Lawmakers lighting up $2 per pack cigarette tax hike

Like a re-lit cigarette, smoke again is rising from Senate Bill 768. By state Sen. Kevin de Leon, D-Los Angeles, the bill would place a new tax on cigarettes of $2 a pack, with an equivalent tax on cigars, pipe tobacco and other tobacco products.

With de Leon slated to become the next Senate president pro-tem later this year, SB768 enjoys increased clout behind it.

According to the bill, the money would go into “the Cigarette and Tobacco Products Surtax Fund, the Breast Cancer Fund, the California Children and Families Trust Fund, and the General Fund, to offset the revenue decrease directly resulting from imposition of additional taxes by this article.”

California’s current tobacco tax is is 87 cents a pack. So $2 on top of that would be a 230 percent increase. The bill’s language diverts some of the revenues to the “General Fund” because a new cigarette tax would reduce cigarette purchases due to people quitting and increased black-market smuggling. The reduced sales thus would cut the sales taxes that also are collected on cigarettes.

Even though Democrats have supermajorities in both houses of the Legislature, it might not be easy to get two-thirds voting margins in an election year. Moderate Democrats with lots of Republican voters might shy away from being labeled “tax increaser.”

Initiative

As a result, as a backup option, tobacco-tax advocates are firing up the California Tobacco Tax for Healthcare Initiative. It has been approved for circulation in California as a contender for the November 4, 2014 ballot. The initiative’s name is “The California Healthcare, Research and Prevention Tobacco Tax Act of 2014.”

The initiative also would raise taxes by $2 a pack, although the money would be disbursed differently from SB768. According to the Legislative Analyst, the money would go to anti-tobacco campaigns, cancer research and to abate budgets that lose money because of reduced cigarette sales.

In an estimate that also would apply to SB768, the Legislative Analyst estimates that a $2 a pack tax increase would increase revenues from $1.1 billion to $1.5 billion a year. However, after backfills, only $830 million to $1.4 billion would go to the specified projects.

Prop. 29

The new proposals are advancing less than two years after Proposition 29 was rejected by voters in June 2012. It would have increased taxes $1 a pack to fund cancer research, anti-smoking programs and law enforcement.

If the new tax increase goes on the November ballot, it also would have a tough time passing because it would be twice the amount proposed by Prop. 29. However, Prop. 29 barely lost, 50.3 percent to 49.7 percent, giving hope to tax increase proponents.

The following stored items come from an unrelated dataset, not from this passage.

Source: an optimization exercise on an open RTL-to-GDS flow (aim: small area, a short achievable clock period and few clock cycles per item). Production flows keep margins and buffers that such runs may drop.
Power is estimated from default activity; no workload was simulated.

==> flow/design.v <==
module netblk_rx (
    input  wire        clk,
    input  wire        rst,
    input  wire        in_valid,
    output wire        in_ready,
    input  wire [31:0] in_data,
    input  wire [2:0]  in_nbytes,    
    input  wire        in_last,
    output wire        res_valid,
    input  wire        res_ready,
    output reg  [2:0]  res_kind,
    output reg  [31:0] res_src,
    output reg  [7:0]  res_type,
    output reg  [15:0] res_id,
    output reg  [15:0] res_seq,
    output reg  [10:0] res_dlen,
    output reg  [1:0]  res_rstat,
    output reg  [15:0] res_ip_csum,
    output reg  [15:0] res_icmp_csum
);
    localparam [10:0] CNT0 = 11'd2020;    
    reg        rdy;        
    reg        v1;
    reg [31:0] d1;
    reg [2:0]  nb1;
    reg        l1;
    reg        done;       
    reg        np;         
    assign in_ready  = rdy;
    assign res_valid = done;
    wire accept = in_valid && rdy;
    wire take   = done && res_ready;
    wire c2     = v1 && (!done || res_ready);    
    wire v1_next   = (v1 && !c2) || accept;
    wire done_next = (c2 && l1) || (done && !res_ready);
    always @(posedge clk) begin
        if (rst) begin
            rdy  <= 1'b1;
            v1   <= 1'b0;
            done <= 1'b0;
            np   <= 1'b1;
        end else begin
            if (c2)
                np <= l1;
            rdy  <= !(done_next && v1_next);
            v1   <= v1_next;
            done <= done_next;
        end
    end
    always @(posedge clk) begin
        if (accept) begin
            d1  <= in_data;
            nb1 <= in_nbytes;
            l1  <= in_last;
        end
    end
    reg        icmp;       
    reg [31:0] w;
    always @(*) begin
        case (nb1)
            3'd0:    w = 32'h0000_0000;
            3'd1:    w = d1 & 32'hFF00_0000;
            3'd2:    w = d1 & 32'hFFFF_0000;
            3'd3:    w = d1 & 32'hFFFF_FF00;
            default: w = d1;
        endcase
    end
    wire [10:0] kb    = np ? CNT0 : res_dlen;
    wire [8:0]  kk    = kb[10:2];                   
    wire        at2   = (kk == 9'd507);
    wire        at3   = (kk == 9'd508);
    wire        at4   = (kk == 9'd509);
    wire        at5   = (kk == 9'd510);
    wire        at6   = (kk == 9'd511);
    wire        data  = !(kb[10] && kb[9]);         
    wire [10:0] cnt_n = kb + {8'd0, nb1};
    wire        neg   = cnt_n[10] & cnt_n[9];       
    wire        lt20  = neg && (cnt_n[10:3] != 8'hFF);
    wire        big   = !neg && (cnt_n > 11'd1472);  
    wire        ge3     = icmp && !neg;
    wire        is_req  = ge3 && (res_type == 8'd8);
    wire        src_lb  = (res_src[31:24] == 8'd127);
    wire        send_ok = is_req && !big && src_lb;
    wire        last    = l1;
    wire [15:0] abase = data ? res_icmp_csum : 16'd0;
    wire [17:0] as    = {2'd0, abase} + {2'd0, w[31:16]} + {2'd0, w[15:0]};
    wire [16:0] ax    = {1'b0, as[15:0]} + {15'd0, as[17:16]};
    wire [15:0] af    = ax[16] ? {ax[15:2], ax[1:0] + 2'd1} : ax[15:0];
    wire [17:0] is0   = 18'h00417 + {2'd0, res_src[31:16]} + {2'd0, res_src[15:0]};
    wire [16:0] ix0   = {1'b0, is0[15:0]} + {15'd0, is0[17:16]};
    wire [15:0] if0   = ix0[16] ? {ix0[15:2], ix0[1:0] + 2'd1} : ix0[15:0];
    wire [16:0] ix1   = {1'b0, res_ip_csum} + {14'd0, nb1};
    wire [15:0] if1   = ix1[16] ? {ix1[15:3], ix1[2:0] + 3'd1} : ix1[15:0];
    always @(posedge clk) begin
        if (c2) begin
            if (at2) icmp <= (d1[23:16] == 8'd1);
            if (last && lt20)      res_src <= 32'd0;
            else if (at3)          res_src <= d1;
            if (last && !ge3)      res_type <= 8'd0;
            else if (at5)          res_type <= d1[31:24];
            if (last && !ge3) begin
                res_id  <= 16'd0;
                res_seq <= 16'd0;
            end else if (at6) begin
                res_id  <= d1[31:16];
                res_seq <= d1[15:0];
            end
            res_dlen <= (last && !ge3) ? 11'd0 : cnt_n;
            if (last)              res_icmp_csum <= send_ok ? ~af : 16'd0;
            else                   res_icmp_csum <= af;
            if (last)              res_ip_csum <= send_ok ? ~if1 : 16'd0;
            else if (at4)          res_ip_csum <= if0;
            else                   res_ip_csum <= if1;
            if (last) begin
                res_kind  <= lt20                   ? 3'd0 :
                             !icmp                  ? 3'd1 :
                             neg                    ? 3'd2 :
                             (res_type == 8'd8)     ? 3'd3 :
                             (res_type == 8'd0)     ? 3'd4 : 3'd5;
                res_rstat <= !is_req ? 2'd0 :
                             big     ? 2'd2 :
                             !src_lb ? 2'd1 : 2'd0;
            end
        end
    end
endmodule
export LEC_CHECK = 0
export CAP_MARGIN = 20
export CORE_AREA = 5 5 205 205
export DIE_AREA = 0 0 210 210
export SLEW_MARGIN = 20
create_clock -name core_clock -period 12.0 [get_ports {clk}]
standard.sh (not shown) runs the stock make flow with config.mk's settings and CLKGATE_MAP_FILE= SYNTH_SCRIPT=/design/flow/synth_recipe.tcl, a recipe that flattens the netlist after the stock synthesis.
==> flow/flow/run.sh <==
#!/bin/bash
# Standard synthesis, then the standard layout with plain buf_1 port buffers
# instead of the delay buffers buffer_ports picks by default.
set -euo pipefail
bash standard.sh synth > synth.log 2>&1
bash standard.sh BUFFER_PORTS_ARGS="-buffer_cell sky130_fd_sc_hd__buf_1" finish > layout.log 2>&1
Change:
--- a/flow/design.v
+++ b/flow/design.v
@@ -45,14 +45,14 @@
             rdy  <= !(done_next && v1_next);
             v1   <= v1_next;
             done <= done_next;
         end
     end
     always @(posedge clk) begin
+        d1 <= in_data;
         if (accept) begin
-            d1  <= in_data;
             nb1 <= in_nbytes;
             l1  <= in_last;
         end
     end
     reg        icmp;       
     reg [31:0] w;
@@ -79,20 +79,19 @@
     wire        big   = !neg && (cnt_n > 11'd1472);  
     wire        ge3     = icmp && !neg;
     wire        is_req  = ge3 && (res_type == 8'd8);
     wire        src_lb  = (res_src[31:24] == 8'd127);
     wire        send_ok = is_req && !big && src_lb;
     wire        last    = l1;
-    wire [15:0] abase = data ? res_icmp_csum : 16'd0;
+    wire [15:0] abase = at3  ? 16'h0413 :
+                        data ? res_icmp_csum : 16'd0;
     wire [17:0] as    = {2'd0, abase} + {2'd0, w[31:16]} + {2'd0, w[15:0]};
     wire [16:0] ax    = {1'b0, as[15:0]} + {15'd0, as[17:16]};
     wire [15:0] af    = ax[16] ? {ax[15:2], ax[1:0] + 2'd1} : ax[15:0];
-    wire [17:0] is0   = 18'h00417 + {2'd0, res_src[31:16]} + {2'd0, res_src[15:0]};
-    wire [16:0] ix0   = {1'b0, is0[15:0]} + {15'd0, is0[17:16]};
-    wire [15:0] if0   = ix0[16] ? {ix0[15:2], ix0[1:0] + 2'd1} : ix0[15:0];
-    wire [16:0] ix1   = {1'b0, res_ip_csum} + {14'd0, nb1};
+    wire [15:0] ibase = at4 ? res_icmp_csum : res_ip_csum;
+    wire [16:0] ix1   = {1'b0, ibase} + {14'd0, nb1};
     wire [15:0] if1   = ix1[16] ? {ix1[15:3], ix1[2:0] + 3'd1} : ix1[15:0];
     always @(posedge clk) begin
         if (c2) begin
             if (at2) icmp <= (d1[23:16] == 8'd1);
             if (last && lt20)      res_src <= 32'd0;
             else if (at3)          res_src <= d1;
@@ -106,13 +105,12 @@
                 res_seq <= d1[15:0];
             end
             res_dlen <= (last && !ge3) ? 11'd0 : cnt_n;
             if (last)              res_icmp_csum <= send_ok ? ~af : 16'd0;
             else                   res_icmp_csum <= af;
             if (last)              res_ip_csum <= send_ok ? ~if1 : 16'd0;
-            else if (at4)          res_ip_csum <= if0;
             else                   res_ip_csum <= if1;
             if (last) begin
                 res_kind  <= lt20                   ? 3'd0 :
                              !icmp                  ? 3'd1 :
                              neg                    ? 3'd2 :
                              (res_type == 8'd8)     ? 3'd3 :
Wire length shrinks by about 16%.
Clock skew grows by 0.0042 ns.
Synthesized area shrinks by about 14%.
Via count shrinks by 17%.
Core utilization shrinks by 3.6 points.
No run of this note included a check of the RTL's function; only the layout flow was run.

========
== rev 12 ==
Another version of the RTL of netblk_rx (not shown whole).
Size: about 730 cells after synthesis, about 170 flip-flops, about 160 I/O pins, roughly 8500 µm² of cells after synthesis.
==> module netblk_rx, before the edit <==
module netblk_rx (
    input  wire        clk,
    input  wire        rst,
    input  wire        in_valid,
    output wire        in_ready,
    input  wire [31:0] in_data,
    input  wire [2:0]  in_nbytes,    
    input  wire        in_last,
    output wire        res_valid,
    input  wire        res_ready,
    output reg  [2:0]  res_kind,
    output reg  [31:0] res_src,
    output reg  [7:0]  res_type,
    output reg  [15:0] res_id,
    output reg  [15:0] res_seq,
    output reg  [10:0] res_dlen,
    output reg  [1:0]  res_rstat,
    output reg  [15:0] res_ip_csum,
    output reg  [15:0] res_icmp_csum
);
    localparam [10:0] CNT0 = 11'd2020;    
    function [15:0] oc_add;
        input [15:0] a;
        input [15:0] b;
        reg   [15:0] g, p, g1, p1, g2, p2, g3, p3, g4;
        integer i;
        begin
            g = a & b;
            p = a ^ b;
            for (i = 0; i < 16; i = i + 1) begin
                g1[i] = g[i]  | (p[i]  & g[(i + 15) % 16]);
                p1[i] = p[i]  & p[(i + 15) % 16];
            end
            for (i = 0; i < 16; i = i + 1) begin
                g2[i] = g1[i] | (p1[i] & g1[(i + 14) % 16]);
                p2[i] = p1[i] & p1[(i + 14) % 16];
            end
            for (i = 0; i < 16; i = i + 1) begin
                g3[i] = g2[i] | (p2[i] & g2[(i + 12) % 16]);
                p3[i] = p2[i] & p2[(i + 12) % 16];
            end
            for (i = 0; i < 16; i = i + 1)
                g4[i] = g3[i] | (p3[i] & g3[(i + 8) % 16]);
            for (i = 0; i < 16; i = i + 1)
                oc_add[i] = p[i] ^ g4[(i + 15) % 16];
        end
    endfunction
    function [15:0] oc_add3;
        input [15:0] a;
        input [15:0] b;
        input [15:0] c;
        reg   [15:0] s, y;
        begin
            s = a ^ b ^ c;
            y = (a & b) | (a & c) | (b & c);
            oc_add3 = oc_add(s, {y[14:0], y[15]});
        end
    endfunction
    reg        rdy;        
    reg        v1;
    reg [31:0] d1;
    reg [2:0]  nb1;
    reg        l1;
    reg        done;       
    reg        qv;         
    reg [7:0]  at;         
    assign in_ready  = rdy;
    assign res_valid = done;
    wire accept = in_valid && rdy;
    wire c2     = v1 && !done;                
    wire take   = done && res_ready;
    wire absorb = v1 && done && !l1 && !qv;
    wire v1_next   = (v1 && !c2 && !absorb) || accept;
    wire l1_next   = accept ? in_last : l1;
    wire qv_next   = absorb || (qv && !c2);
    wire done_next = (c2 && l1) || (done && !res_ready);
    always @(posedge clk) begin
        if (rst) begin
            rdy  <= 1'b1;
            v1   <= 1'b0;
            done <= 1'b0;
            qv   <= 1'b0;
            at   <= 8'd1;
        end else begin
            rdy  <= !(done_next && v1_next && (l1_next || qv_next));
            v1   <= v1_next;
            done <= done_next;
            qv   <= qv_next;
            if ((c2 && l1))
                at <= 8'd1;
            else if (c2 || absorb)
                at <= {at[7] | at[6], at[5:0], 1'b0};
        end
    end
    reg [31:0] in_masked;
    always @(*) begin
        case (in_nbytes)
            3'd0:    in_masked = 32'h0000_0000;
            3'd1:    in_masked = in_data & 32'hFF00_0000;
            3'd2:    in_masked = in_data & 32'hFFFF_0000;
            3'd3:    in_masked = in_data & 32'hFFFF_FF00;
            default: in_masked = in_data;
        endcase
    end
    always @(posedge clk) begin
        d1 <= in_masked;
        if (accept) begin
            nb1 <= in_nbytes;
            l1  <= in_last;
        end
    end
    reg        icmp;       
    wire [31:0] w = d1;
    wire [10:0] kb    = res_dlen;
    wire [8:0]  kk    = kb[10:2];                   
    wire        at2   = at[2];
    wire        at3   = at[3];
    wire        at4   = at[4];
    wire        at5   = at[5];
    wire        at6   = at[6];
    wire        data  = at[7];
    wire        full  = nb1[2];                     
    wire        lt20  = (|at[3:0]) || (at4 && !full);
    wire        neg   = !data && !(at6 && full);    
    wire        big   = data && (kk > 9'd368 || (kk == 9'd368 && nb1 != 3'd0));
    wire [3:0]  clo   = {1'b0, kb[2:0]} + {1'b0, nb1};
    reg  [7:0]  chi;
    integer j;
    always @(*) begin
        for (j = 0; j < 8; j = j + 1)
            chi[j] = kb[3 + j] ^ (clo[3] & (&(kb[3 +: 8] | (8'hFF << j))));
    end
    wire [10:0] cnt_n = {chi, clo[2:0]};
    wire        ge3     = icmp && !neg;
    wire        is_req  = ge3 && (res_type == 8'd8);
    wire        src_lb  = (res_src[31:24] == 8'd127);
    wire        send_ok = is_req && !big && src_lb;
    wire        last    = l1;
    wire [15:0] af    = oc_add3(res_icmp_csum, w[31:16], w[15:0]);
    wire [15:0] ibase = at4 ? res_icmp_csum : res_ip_csum;
    wire [3:0]  ilo   = {1'b0, ibase[2:0]} + {1'b0, nb1};
    reg  [12:0] ihi;
    integer m;
    always @(*) begin
        for (m = 0; m < 13; m = m + 1)
            ihi[m] = ibase[3 + m] ^ (ilo[3] & (&(ibase[3 +: 13] | (13'h1FFF << m))));
    end
    wire        icy   = ilo[3] & (&ibase[15:3]);
    wire [15:0] if1   = icy ? {13'd0, ilo[2:0] + 3'd1} : {ihi, ilo[2:0]};
    always @(posedge clk) begin
        if (c2) begin
            if (at2) icmp <= (d1[23:16] == 8'd1);
            if (last && lt20)      res_src <= 32'd0;
            else if (at3)          res_src <= d1;
            if (last && !ge3)      res_type <= 8'd0;
            else if (at5)          res_type <= d1[31:24];
            if (last && !ge3) begin
                res_id  <= 16'd0;
                res_seq <= 16'd0;
            end else if (at6) begin
                res_id  <= d1[31:16];
                res_seq <= d1[15:0];
            end
            res_dlen <= (last && !ge3) ? 11'd0 : cnt_n;
        end
        if (rst || take)
            res_dlen <= (qv_next && !rst) ? CNT0 + 11'd4 : CNT0;
        if (c2) begin
            if (last)              res_icmp_csum <= send_ok ? ~af : 16'd0;
            else if (at2)          res_icmp_csum <= 16'h0413;
            else if (at5)          res_icmp_csum <= 16'd0;
            else                   res_icmp_csum <= af;
            if (last)              res_ip_csum <= send_ok ? ~if1 : 16'd0;
            else                   res_ip_csum <= if1;
            if (last) begin
                res_kind  <= lt20                   ? 3'd0 :
                             !icmp                  ? 3'd1 :
                             neg                    ? 3'd2 :
                             (res_type == 8'd8)     ? 3'd3 :
                             (res_type == 8'd0)     ? 3'd4 : 3'd5;
                res_rstat <= !is_req ? 2'd0 :
                             big     ? 2'd2 :
                             !src_lb ? 2'd1 : 2'd0;
            end
        end
    end
endmodule
==> flow/config.mk <==
export PLATFORM = sky130hd
export DESIGN_NAME = netblk_rx
export DESIGN_NICKNAME = netblk_rx
export VERILOG_FILES = /design/flow/design.v
export SDC_FILE = /design/flow/constraint.sdc
export NUM_CORES = 4
export LEC_CHECK = 0
export CAP_MARGIN = 20
export CORE_MARGIN = 2
export CORE_UTILIZATION = 55
export CTS_BUF_LIST = sky130_fd_sc_hd__clkbuf_8
export SLEW_MARGIN = 20
==> flow/constraint.sdc <==
create_clock -name core_clock -period 12.0 [get_ports {clk}]
set_input_delay 2.4000 -clock core_clock [delete_from_list [all_inputs] [get_ports {clk}]]
set_output_delay 2.4000 -clock core_clock [all_outputs]
set_load 0.01 [all_outputs]
==> flow/flow/run.sh <==
#!/bin/bash
# Standard synthesis, then the standard layout with plain buf_1 port buffers
# instead of the delay buffers buffer_ports picks by default, and timing
# repair aiming at a setup slack of 8.45 ns.
set -euo pipefail
bash standard.sh synth > synth.log 2>&1
bash standard.sh BUFFER_PORTS_ARGS="-buffer_cell sky130_fd_sc_hd__buf_1" SETUP_SLACK_MARGIN=8.45 finish > layout.log 2>&1
The following lists how rev 13 was set up differently from rev 12:
--- a/flow/design.v
+++ b/flow/design.v
@@ -22,27 +22,32 @@
     function [15:0] oc_add;
         input [15:0] a;
         input [15:0] b;
-        reg   [15:0] g, p, g1, p1, g2, p2, g3, p3, g4;
-        integer i;
+        reg   [15:0] g, p, gg, pp, gn, pn, c;
+        integer i, l;
         begin
             g = a & b;
             p = a ^ b;
-            for (i = 0; i < 16; i = i + 1) begin
-                g1[i] = g[i]  | (p[i]  & g[(i + 15) % 16]);
-                p1[i] = p[i]  & p[(i + 15) % 16];
+            gg = g;
+            pp = p;
+            for (i = 1; i < 16; i = i + 2) begin
+                gg[i] = g[i] | (p[i] & g[i - 1]);
+                pp[i] = p[i] & p[i - 1];
             end
-            for (i = 0; i < 16; i = i + 1) begin
-                g2[i] = g1[i] | (p1[i] & g1[(i + 14) % 16]);
-                p2[i] = p1[i] & p1[(i + 14) % 16];
+            for (l = 2; l < 16; l = l * 2) begin
+                gn = gg;
+                pn = pp;
+                for (i = 1; i < 16; i = i + 2) begin
+                    gn[i] = gg[i] | (pp[i] & gg[(i + 16 - l) % 16]);
+                    pn[i] = pp[i] & pp[(i + 16 - l) % 16];
+                end
+                gg = gn;
+                pp = pn;
             end
-            for (i = 0; i < 16; i = i + 1) begin
-                g3[i] = g2[i] | (p2[i] & g2[(i + 12) % 16]);
-                p3[i] = p2[i] & p2[(i + 12) % 16];
-            end
-            for (i = 0; i < 16; i = i + 1)
-                g4[i] = g3[i] | (p3[i] & g3[(i + 8) % 16]);
-            for (i = 0; i < 16; i = i + 1)
-                oc_add[i] = p[i] ^ g4[(i + 15) % 16];
+            for (i = 0; i < 16; i = i + 2)
+                c[i] = gg[(i + 15) % 16];
+            for (i = 1; i < 16; i = i + 2)
+                c[i] = g[i - 1] | (p[i - 1] & c[i - 1]);
+            oc_add = p ^ c;
         end
     endfunction
     function [15:0] oc_add3;
## What came out
The run showing the greater worst setup slack is rev 13. Per the comparison of rev 13 with rev 12, routed wire length moved down; worst setup slack before clock tree synthesis decreased by 14 ps relative to the old numbers; number of nets in the synthesized netlist down 2.7%; cell area now sits at about the same level; critical path data arrival time -20 ps. Compared with rev 12, rev 13 shows a clock network power that is 5.9% higher. Max XOR/XNOR share of the synthesized area across rev 12 and rev 13: rev 12. When rev 13 is measured against rev 12, its area after synthesis turns out 0.62% lower. Sequential logic power essentially unchanged between rev 12 and rev 13. Diff rev 12 -> rev 13 | global-route wire length before repair | down by a few percent. Looking at rev 12 and rev 13, the area fraction in compound gates after synthesis is a wash. Core occupancy in the finished layout is lower on rev 13. In rev 13 the part of the power in combinational logic turned out 4.2 points lower than in rev 12. Having completed the whole flow, rev 13 delivered a layout that passed the timing, design-rule and antenna checks.
No functional check of the RTL was part of any run of this note.

## static timing again, ports no longer ideal
In the flow no input, the clock included, has a driving cell. The finished layouts below were timed again as built, in two steps.
Step 1 sets driving cells, clkbuf_16 on the clock port and buf_2 on the other inputs (assumed; they add their load-dependent delay and slew).
Step 2 also shifts input and output timing later by t, the mid clock arrival at the registers, as if the neighbouring blocks saw the same clock.
Slacks: no drivers / after step 1 / after step 2; pairs: no drivers / after step 1.
run | t (ns) | setup slack, ns | clock arrival spread, ns | cell pins on the clock port's net
the first run of note 1 | 0.497 | 5.452 / 5.452 / 5.452 | 0.014 / 0.014 | 1
the second run of note 1 | 0.472 | 4.875 / 4.875 / 4.875 | 0.018 / 0.018 | 1
rev 12 | 0.495 | 8.446 / 8.406 / 8.322 | 0.019 / 0.018 | 1
rev 13 | 0.502 | 8.469 / 8.429 / 8.203 | 0.013 / 0.012 | 1
After both steps every run listed still meets setup and hold. The setup slack of rev 13, which loses most, moves by -0.040 ns with the drivers and by -0.266 ns with both steps.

And SB768  is backed by the same coalition which supported Prop. 29: the American Heart Association, the American Lung Association, the American Cancer Society, the Service Employees International Union and Health Access California. All would benefit from the proceeds of the higher tax.

Black market 

The Tax Foundation published a study in Jan. 2012 which found nearly 60 percent of the cigarettes sold in New York state are smuggled from other states, or come from Indian reservations with lower tobacco taxes. The study found that tobacco smuggling and the tax rate have risen in tandem since 2006, a strong indication that tax increases and smuggling go hand-in-hand.

The New York State tax on cigarettes has risen 190 percent since 2006, while the rate of smuggling increased 170 percent. New York’s current rate is $4.35 a pack, a fair amount above the $2.87 tax California would impose should a $2 new tax be enacted by either the Legislature or the voters. But it’s clear, as the Leg Analyst also noted, that smuggling would increase.

The National Taxpayers Union Foundation released an excellent study in August detailing the recent history of tobacco taxes in the states. It found:

* States with low cigarette taxes have lower overall tax burdens;

* Tobacco tax hikes are rarely used to cut other taxes;

* Tobacco taxes don’t forestall other tax increases;

* Tobacco tax hikes may encourage other tax hikes down the road;

* Cigarette taxes don’t spur economic growth.

Other new taxes

Californians already pay the highest gas, sales and income taxes in the nation. Yet California lawmakers, on top of the potential new tobacco tax, also are introducing proposals that create new taxes and fees, including:

* SB241 by Sen. Noreen Evans, D-Santa Rosa, would impose a 9.9 percent oil severance tax;

* SB622 by Sen. Bill Monning, D-Carmel, would create a one cent per ounce tax on soft drinks and sweetened beverages;

* SB700 by Sen. Lois Wolk, D-Davis, would create a five cent tax on single-use paper or plastic bags.